-------- Available records

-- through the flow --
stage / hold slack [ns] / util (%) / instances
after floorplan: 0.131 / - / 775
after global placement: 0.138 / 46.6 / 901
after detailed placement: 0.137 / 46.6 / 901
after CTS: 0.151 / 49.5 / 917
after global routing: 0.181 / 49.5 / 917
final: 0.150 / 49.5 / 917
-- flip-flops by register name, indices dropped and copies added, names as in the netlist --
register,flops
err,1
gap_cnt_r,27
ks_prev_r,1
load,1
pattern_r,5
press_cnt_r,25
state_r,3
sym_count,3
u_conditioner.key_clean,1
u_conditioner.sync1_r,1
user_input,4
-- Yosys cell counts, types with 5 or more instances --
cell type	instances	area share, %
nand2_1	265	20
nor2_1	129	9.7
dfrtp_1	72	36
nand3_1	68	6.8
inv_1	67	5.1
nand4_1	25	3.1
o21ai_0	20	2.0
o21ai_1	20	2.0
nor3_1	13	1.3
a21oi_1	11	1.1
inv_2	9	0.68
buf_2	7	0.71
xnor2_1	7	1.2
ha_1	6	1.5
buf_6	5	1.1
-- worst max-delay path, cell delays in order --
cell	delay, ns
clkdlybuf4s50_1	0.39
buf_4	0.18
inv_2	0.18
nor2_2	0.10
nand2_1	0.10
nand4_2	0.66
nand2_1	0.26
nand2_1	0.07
### src/rtl/countdown_timer.sv
// Two-digit BCD countdown timer (00-59) with prescaled step rate, pause/resume,
// a one-cycle expiry pulse and a one-cycle rejected-load pulse.
module countdown_timer #(
    parameter int unsigned TICK_DIV = 50000000
) (
    input  logic       clk,
    input  logic       reset,
    input  logic       load,
    input  logic [3:0] preset_tens,
    input  logic [3:0] preset_ones,
    input  logic       start,
    input  logic       pause,
    output logic [3:0] Q1,
    output logic [3:0] Q2,
    output logic       busy,
    output logic       expired,
    output logic       load_err
);

    localparam int unsigned PW = (TICK_DIV > 1) ? $clog2(TICK_DIV) : 1;
    localparam logic [PW-1:0] PRESC_MAX = PW'(TICK_DIV - 1);

    localparam logic [1:0] S_IDLE   = 2'd0;
    localparam logic [1:0] S_RUN    = 2'd1;
    localparam logic [1:0] S_PAUSED = 2'd2;
    localparam logic [1:0] S_DONE   = 2'd3;

    logic [1:0]    state_q, state_d;
    logic [3:0]    q1_q, q1_d;
    logic [3:0]    q2_q, q2_d;
    logic [PW-1:0] presc_q, presc_d;
    logic          expired_q, expired_d;
    logic          load_err_q, load_err_d;

    logic tick;
    logic count_zero;
    logic preset_ok;
    logic load_accept;
    logic step_to_zero;

    always_comb begin
        state_d     = state_q;
        q1_d        = q1_q;
        q2_d        = q2_q;
        presc_d     = presc_q;
        expired_d   = 1'b0;
        tick        = 1'b0;

        count_zero  = (q1_q == 4'd0) && (q2_q == 4'd0);
        preset_ok   = (preset_tens <= 4'd5) && (preset_ones <= 4'd9);
        load_accept = load && (state_q != S_RUN) && preset_ok;
        load_err_d  = load && ((state_q == S_RUN) || !preset_ok);

        // The prescaler keeps running on the pause edge itself, so the held
        // value reflects every RUN cycle that elapsed.
        if (state_q == S_RUN) begin
            if (presc_q == PRESC_MAX) begin
                presc_d = '0;
                tick    = 1'b1;
            end else begin
                presc_d = presc_q + PW'(1);
            end
        end

        if (tick) begin
            if (q2_q != 4'd0) begin
                q2_d = q2_q - 4'd1;
            end else begin
                q2_d = 4'd9;
                q1_d = q1_q - 4'd1;
            end
        end

        step_to_zero = tick && (q1_q == 4'd0) && (q2_q == 4'd1);

        if (step_to_zero) begin
            state_d   = S_DONE;
            expired_d = 1'b1;
        end else if (load) begin
            if (load_accept) begin
                q1_d    = preset_tens;
                q2_d    = preset_ones;
                presc_d = '0;
                state_d = S_IDLE;
            end
        end else if (pause) begin
            if (state_q == S_RUN) begin
                state_d = S_PAUSED;
            end
        end else if (start) begin
            if (((state_q == S_IDLE) || (state_q == S_PAUSED)) && !count_zero) begin
                state_d = S_RUN;
            end
        end
    end

    always_ff @(posedge clk) begin
        if (reset) begin
            state_q    <= S_IDLE;
            q1_q       <= 4'd0;
            q2_q       <= 4'd0;
            presc_q    <= '0;
            expired_q  <= 1'b0;
            load_err_q <= 1'b0;
        end else begin
            state_q    <= state_d;
            q1_q       <= q1_d;
            q2_q       <= q2_d;
            presc_q    <= presc_d;
            expired_q  <= expired_d;
            load_err_q <= load_err_d;
        end
    end

    assign Q1       = q1_q;
    assign Q2       = q2_q;
    assign busy     = (state_q == S_RUN);
    assign expired  = expired_q;
    assign load_err = load_err_q;

endmodule
==> src/rtl/io_cmd_pkg.sv <==
// Shared types for the multichannel IO command controller: opcodes, status-word
// layout and the per-channel queue entry.
package io_cmd_pkg;

    typedef enum logic [1:0] {
        OP_LOAD   = 2'b00,
        OP_STORE  = 2'b01,
        OP_ATOMIC = 2'b10,
        OP_STATUS = 2'b11
    } io_opcode_e;

    localparam int STATUS_OCC_LSB   = 0;
    localparam int STATUS_OUT_LSB   = 4;
    localparam int STATUS_VALID_BIT = 8;

    // Queue entries carry data at the controller's default data width.
    localparam int IO_DATA_W = 16;

    typedef struct packed {
        logic                 respreq;
        logic [3:0]           destreg;
        logic [IO_DATA_W-1:0] data;
    } io_queue_entry_t;

    function automatic logic [IO_DATA_W-1:0] make_status(
        input logic [3:0] occ,
        input logic [3:0] outstanding,
        input logic       valid
    );
        logic [IO_DATA_W-1:0] word;
        word                           = '0;
        word[STATUS_OCC_LSB +: 4]      = occ;
        word[STATUS_OUT_LSB +: 4]      = outstanding;
        word[STATUS_VALID_BIT]         = valid;
        return word;
    endfunction

endpackage

==> src/rtl/io_channel_queue.sv <==
// Per-channel command FIFO. The head is only visible once an entry has been
// registered, so there is no bypass path from an empty queue.
module io_channel_queue
    import io_cmd_pkg::*;
#(
    parameter int DEPTH = 4
) (
    input  logic            clk,
    input  logic            rst,
    input  logic            push,
    input  io_queue_entry_t push_entry,
    input  logic            pop,
    output io_queue_entry_t head,
    output logic            empty,
    output logic            full,
    output logic [3:0]      occupancy
);

    localparam int             PTR_W   = $clog2(DEPTH);
    localparam logic [PTR_W-1:0] LAST  = PTR_W'(DEPTH - 1);
    localparam logic [3:0]     DEPTH_V = 4'(DEPTH);

    logic [PTR_W-1:0] wr_ptr_q, wr_ptr_d, rd_ptr_q, rd_ptr_d;
    logic [3:0]       count_q, count_d;
    io_queue_entry_t  mem_q [DEPTH];
    io_queue_entry_t  mem_d [DEPTH];
    logic             push_ok, pop_ok;

    assign empty     = (count_q == 4'd0);
    assign full      = (count_q == DEPTH_V);
    assign occupancy = count_q;
    assign head      = mem_q[rd_ptr_q];

    // A push into a full queue is legal only when the head leaves in the same cycle.
    assign pop_ok  = pop && !empty;
    assign push_ok = push && (!full || pop_ok);

    always_comb begin
        mem_d    = mem_q;
        wr_ptr_d = wr_ptr_q;
        rd_ptr_d = rd_ptr_q;
        count_d  = count_q;
        if (push_ok) begin
            mem_d[wr_ptr_q] = push_entry;
            wr_ptr_d        = (wr_ptr_q == LAST) ? '0 : wr_ptr_q + PTR_W'(1);
        end
        if (pop_ok) begin
            rd_ptr_d = (rd_ptr_q == LAST) ? '0 : rd_ptr_q + PTR_W'(1);
        end
        if (push_ok && !pop_ok) begin
            count_d = count_q + 4'd1;
        end else if (pop_ok && !push_ok) begin
            count_d = count_q - 4'd1;
        end
    end

    always_ff @(posedge clk) begin
        mem_q <= mem_d;
    end

    always_ff @(posedge clk) begin
        if (rst) begin
            wr_ptr_q <= '0;
            rd_ptr_q <= '0;
            count_q  <= '0;
        end else begin
            wr_ptr_q <= wr_ptr_d;
            rd_ptr_q <= rd_ptr_d;
            count_q  <= count_d;
        end
    end

endmodule

==> src/rtl/io_multichannel_command_controller.sv <==
// Decodes IO commands into per-channel queues, tracks atomic loads in flight and
// arbitrates channel responses round-robin onto the single writeback port.
module io_multichannel_command_controller
    import io_cmd_pkg::*;
#(
    parameter int CHANNELS       = 4,
    parameter int DATABITWIDTH   = 16,
    parameter int QUEUEDEPTH     = 4,
    parameter int MAXOUTSTANDING = 3,
    parameter int CHSELLSB       = 12
) (
    input  logic                                    sys_clk,
    input  logic                                    sync_rst,
    input  logic                                    clk_en,
    input  logic                                    CommandACK,
    output logic                                    CommandREQ,
    input  logic [3:0]                              MinorOpcodeIn,
    input  logic [DATABITWIDTH-1:0]                 CommandAddressIn,
    input  logic [DATABITWIDTH-1:0]                 CommandDataIn,
    input  logic [3:0]                              CommandDestReg,
    output logic                                    WritebackACK,
    input  logic                                    WritebackREQ,
    output logic [3:0]                              WritebackDestReg,
    output logic [DATABITWIDTH-1:0]                 WritebackDataOut,
    output logic [CHANNELS-1:0]                     IOOut_ACK,
    input  logic [CHANNELS-1:0]                     IOOut_REQ,
    output logic [CHANNELS-1:0]                     IOOut_ResponseRequested,
    output logic [CHANNELS-1:0][3:0]                IOOut_DestReg,
    output logic [CHANNELS-1:0][DATABITWIDTH-1:0]   IOOut_Data,
    input  logic [CHANNELS-1:0]                     IOIn_ACK,
    output logic [CHANNELS-1:0]                     IOIn_REQ,
    input  logic [CHANNELS-1:0]                     IOIn_RegResponseFlag,
    input  logic [CHANNELS-1:0][3:0]                IOIn_DestReg,
    input  logic [CHANNELS-1:0][DATABITWIDTH-1:0]   IOIn_Data
);

    localparam int CH_W = $clog2(CHANNELS);

    logic                               active;
    logic [CH_W-1:0]                    cmd_ch;
    io_opcode_e                         cmd_op;
    logic                               cmd_req, cmd_xfer, queue_room, load_ok;
    io_queue_entry_t                    push_entry;
    io_queue_entry_t                    q_head [CHANNELS];
    logic [CHANNELS-1:0]                q_empty, q_full, q_push, q_pop;
    logic [CHANNELS-1:0][3:0]           q_occ;
    logic [CHANNELS-1:0]                atomic_inc, resp_dec;
    logic [CH_W-1:0]                    rr_q, rr_d, grant_ch;
    logic                               grant_valid, grant_reg, reg_xfer, mem_accept;
    logic [CHANNELS-1:0][3:0]           outstanding_q, outstanding_d;
    logic [CHANNELS-1:0][DATABITWIDTH-1:0] load_buf_q, load_buf_d;
    logic [CHANNELS-1:0]                load_valid_q, load_valid_d;
    logic                               unused_inputs;

    assign active        = clk_en && !sync_rst;
    assign cmd_ch        = CommandAddressIn[CHSELLSB +: CH_W];
    assign cmd_op        = io_opcode_e'(MinorOpcodeIn[3:2]);
    assign unused_inputs = ^{CommandAddressIn, MinorOpcodeIn[1:0]};

    always_comb begin
        logic [CH_W-1:0] cand;
        cand        = '0;
        grant_valid = 1'b0;
        grant_ch    = '0;
        for (int k = 0; k < CHANNELS; k++) begin
            cand = rr_q + CH_W'(k);
            if (!grant_valid && IOIn_ACK[cand]) begin
                grant_valid = 1'b1;
                grant_ch    = cand;
            end
        end
    end

    assign grant_reg  = grant_valid && IOIn_RegResponseFlag[grant_ch];
    assign reg_xfer   = active && grant_reg && WritebackREQ;
    assign mem_accept = active && grant_valid && !IOIn_RegResponseFlag[grant_ch];

    always_comb begin
        IOIn_REQ = '0;
        if (active && grant_valid) begin
            IOIn_REQ[grant_ch] = grant_reg ? WritebackREQ : 1'b1;
        end
    end

    // A queue with a departing head has room even when full.
    always_comb begin
        queue_room = !q_full[cmd_ch] || q_pop[cmd_ch];
        load_ok    = WritebackREQ && !grant_reg;
        case (cmd_op)
            OP_STORE:  cmd_req = queue_room;
            OP_ATOMIC: cmd_req = queue_room && (outstanding_q[cmd_ch] < 4'(MAXOUTSTANDING));
            default:   cmd_req = load_ok;
        endcase
        cmd_req  = cmd_req && active;
        cmd_xfer = cmd_req && CommandACK;
    end

    assign CommandREQ = cmd_req;

    always_comb begin
        WritebackACK     = 1'b0;
        WritebackDestReg = '0;
        WritebackDataOut = '0;
        if (active) begin
            if (grant_reg) begin
                WritebackACK     = 1'b1;
                WritebackDestReg = IOIn_DestReg[grant_ch];
                WritebackDataOut = IOIn_Data[grant_ch];
            end else if (cmd_op == OP_LOAD || cmd_op == OP_STATUS) begin
                WritebackACK     = CommandACK;
                WritebackDestReg = CommandDestReg;
                WritebackDataOut = (cmd_op == OP_LOAD) ? load_buf_q[cmd_ch]
                                 : DATABITWIDTH'(make_status(q_occ[cmd_ch],
                                                             outstanding_q[cmd_ch],
                                                             load_valid_q[cmd_ch]));
            end
        end
    end

    assign push_entry = '{respreq: (cmd_op == OP_ATOMIC),
                          destreg: CommandDestReg,
                          data:    IO_DATA_W'(CommandDataIn)};

    for (genvar i = 0; i < CHANNELS; i++) begin : g_chan
        logic show;
        assign show          = !sync_rst && !q_empty[i];
        assign IOOut_ACK[i]  = active && !q_empty[i];
        assign q_pop[i]      = IOOut_ACK[i] && IOOut_REQ[i];
        assign q_push[i]     = cmd_xfer && (cmd_ch == CH_W'(i))
                             && (cmd_op == OP_STORE || cmd_op == OP_ATOMIC);
        assign atomic_inc[i] = cmd_xfer && (cmd_op == OP_ATOMIC) && (cmd_ch == CH_W'(i));
        assign resp_dec[i]   = reg_xfer && (grant_ch == CH_W'(i));
        assign IOOut_ResponseRequested[i] = show && q_head[i].respreq;
        assign IOOut_DestReg[i]           = show ? q_head[i].destreg : 4'd0;
        assign IOOut_Data[i]              = show ? DATABITWIDTH'(q_head[i].data) : '0;

        io_channel_queue #(
            .DEPTH (QUEUEDEPTH)
        ) u_queue (
            .clk        (sys_clk),
            .rst        (sync_rst),
            .push       (q_push[i]),
            .push_entry (push_entry),
            .pop        (q_pop[i]),
            .head       (q_head[i]),
            .empty      (q_empty[i]),
            .full       (q_full[i]),
            .occupancy  (q_occ[i])
        );
    end

    // A load clears loadvalid before a same-cycle memory response sets it again.
    always_comb begin
        rr_d          = rr_q;
        load_buf_d    = load_buf_q;
        load_valid_d  = load_valid_q;
        outstanding_d = outstanding_q;
        if (reg_xfer || mem_accept) begin
            rr_d = grant_ch + CH_W'(1);
        end
        if (cmd_xfer && cmd_op == OP_LOAD) begin
            load_valid_d[cmd_ch] = 1'b0;
        end
        if (mem_accept) begin
            load_buf_d[grant_ch]   = IOIn_Data[grant_ch];
            load_valid_d[grant_ch] = 1'b1;
        end
        for (int i = 0; i < CHANNELS; i++) begin
            if (atomic_inc[i] && !resp_dec[i]) begin
                outstanding_d[i] = outstanding_q[i] + 4'd1;
            end else if (resp_dec[i] && !atomic_inc[i] && outstanding_q[i] != 4'd0) begin
                outstanding_d[i] = outstanding_q[i] - 4'd1;
            end
        end
    end

    always_ff @(posedge sys_clk) begin
        if (sync_rst) begin
            rr_q          <= '0;
            load_buf_q    <= '0;
            load_valid_q  <= '0;
            outstanding_q <= '0;
        end else if (clk_en) begin
            rr_q          <= rr_d;
            load_buf_q    <= load_buf_d;
            load_valid_q  <= load_valid_d;
            outstanding_q <= outstanding_d;
        end
    end

endmodule
## src/rtl/regfile_pkg.sv

```systemverilog
// -----------------------------------------------------------------------------
// regfile_pkg
// Shared types and sizing for the 4x8 register file and its front-end arbiter.
//   state_t : arbiter sequencer states (idle, issue to regfile, completion)
//   RF_DW   : register data width
//   RF_AW   : register address width (4 registers)
// -----------------------------------------------------------------------------
package regfile_pkg;

    localparam int RF_DW = 8;
    localparam int RF_AW = 2;

    typedef enum logic [1:0] {
        ST_IDLE  = 2'd0,
        ST_ISSUE = 2'd1,
        ST_DONE  = 2'd2
    } state_t;

endpackage

```

## src/rtl/rr_arb2.sv

```systemverilog
// -----------------------------------------------------------------------------
// rr_arb2
// Combinational two-way pick. Bit 0 is requester A, bit 1 is requester B.
//   i_req  : request vector
//   i_prio : preferred requester when both ask (0 = A, 1 = B)
//   o_gnt  : one-hot winner, all-zero when nobody asks
// The priority pointer itself lives in the parent.
// -----------------------------------------------------------------------------
module rr_arb2 (
    input  logic [1:0] i_req,
    input  logic       i_prio,
    output logic [1:0] o_gnt
);

    // Winner selection; prio only matters on a tie
    always_comb begin
        o_gnt = 2'b00;
        case (i_req)
            2'b01:   o_gnt = 2'b01;
            2'b10:   o_gnt = 2'b10;
            2'b11: begin
                if (i_prio) begin
                    o_gnt = 2'b10;
                end else begin
                    o_gnt = 2'b01;
                end
            end
            default: o_gnt = 2'b00;
        endcase
    end

endmodule

```

## src/rtl/regfile_arbiter.sv

```systemverilog
// -----------------------------------------------------------------------------
// regfile_arbiter
// Round-robin front end sharing the regfile's single read and write port
// between masters A and B. One operation per grant, two cycles per operation.
//   ck, rst_n                  : clock, async active-low reset
//   req_*/wr_*/addr_*/wdata_*  : per-master request and operands
//   gnt_*                      : one-cycle grant (high during the ISSUE cycle)
//   done_*                     : one-cycle completion (high during DONE)
//   rdata                      : last read result, held until the next read
//   rf_we/rf_din/rf_inaddr/rf_outaddr : driven into the regfile
//   rf_dout                    : regfile combinational read data
// -----------------------------------------------------------------------------
module regfile_arbiter
    import regfile_pkg::*;
#(
    parameter int DW = RF_DW,
    parameter int AW = RF_AW
) (
    input  logic          ck,
    input  logic          rst_n,
    input  logic          req_a,
    input  logic          req_b,
    input  logic          wr_a,
    input  logic          wr_b,
    input  logic [AW-1:0] addr_a,
    input  logic [AW-1:0] addr_b,
    input  logic [DW-1:0] wdata_a,
    input  logic [DW-1:0] wdata_b,
    output logic          gnt_a,
    output logic          gnt_b,
    output logic          done_a,
    output logic          done_b,
    output logic [DW-1:0] rdata,
    output logic          rf_we,
    output logic [DW-1:0] rf_din,
    output logic [AW-1:0] rf_inaddr,
    output logic [AW-1:0] rf_outaddr,
    input  logic [DW-1:0] rf_dout
);

    state_t        r_state;
    logic          r_prio;
    logic          r_wr;
    logic [AW-1:0] r_addr;
    logic [DW-1:0] r_wdata;
    logic          r_owner;     // 0 = A, 1 = B
    logic [1:0]    w_win;

    rr_arb2 u_arb (
        .i_req  ({req_b, req_a}),
        .i_prio (r_prio),
        .o_gnt  (w_win)
    );

    // Sequencer: arbitrate in IDLE/DONE, issue one cycle, then report completion
    always_ff @(posedge ck or negedge rst_n) begin
        if (!rst_n) begin
            r_state <= ST_IDLE;
            r_prio  <= 1'b0;
            r_wr    <= 1'b0;
            r_addr  <= {AW{1'b0}};
            r_wdata <= {DW{1'b0}};
            r_owner <= 1'b0;
            gnt_a   <= 1'b0;
            gnt_b   <= 1'b0;
            done_a  <= 1'b0;
            done_b  <= 1'b0;
            rdata   <= {DW{1'b0}};
        end else begin
            gnt_a  <= 1'b0;
            gnt_b  <= 1'b0;
            done_a <= 1'b0;
            done_b <= 1'b0;
            case (r_state)
                ST_IDLE, ST_DONE: begin
                    if (w_win != 2'b00) begin
                        r_wr    <= w_win[1] ? wr_b    : wr_a;
                        r_addr  <= w_win[1] ? addr_b  : addr_a;
                        r_wdata <= w_win[1] ? wdata_b : wdata_a;
                        r_owner <= w_win[1];
                        gnt_a   <= w_win[0];
                        gnt_b   <= w_win[1];
                        // Hand preference to whoever did not just win
                        r_prio  <= w_win[0];
                        r_state <= ST_ISSUE;
                    end else begin
                        r_state <= ST_IDLE;
                    end
                end
                ST_ISSUE: begin
                    // Requests are ignored here; the regfile write commits on this edge
                    if (!r_wr) begin
                        rdata <= rf_dout;
                    end
                    done_a  <= ~r_owner;
                    done_b  <= r_owner;
                    r_state <= ST_DONE;
                end
                default: begin
                    r_state <= ST_IDLE;
                end
            endcase
        end
    end

    // Decoded from state so an async reset drops the write strobe at once
    assign rf_we      = (r_state == ST_ISSUE) && r_wr;
    assign rf_din     = r_wdata;
    assign rf_inaddr  = r_addr;
    assign rf_outaddr = r_addr;

endmodule

```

----------------

# Exercise requirements:
Report all lines of the data above that include the string "single".

# Answer area:
// arbitrates channel responses round-robin onto the single writeback port.
// Round-robin front end sharing the regfile's single read and write port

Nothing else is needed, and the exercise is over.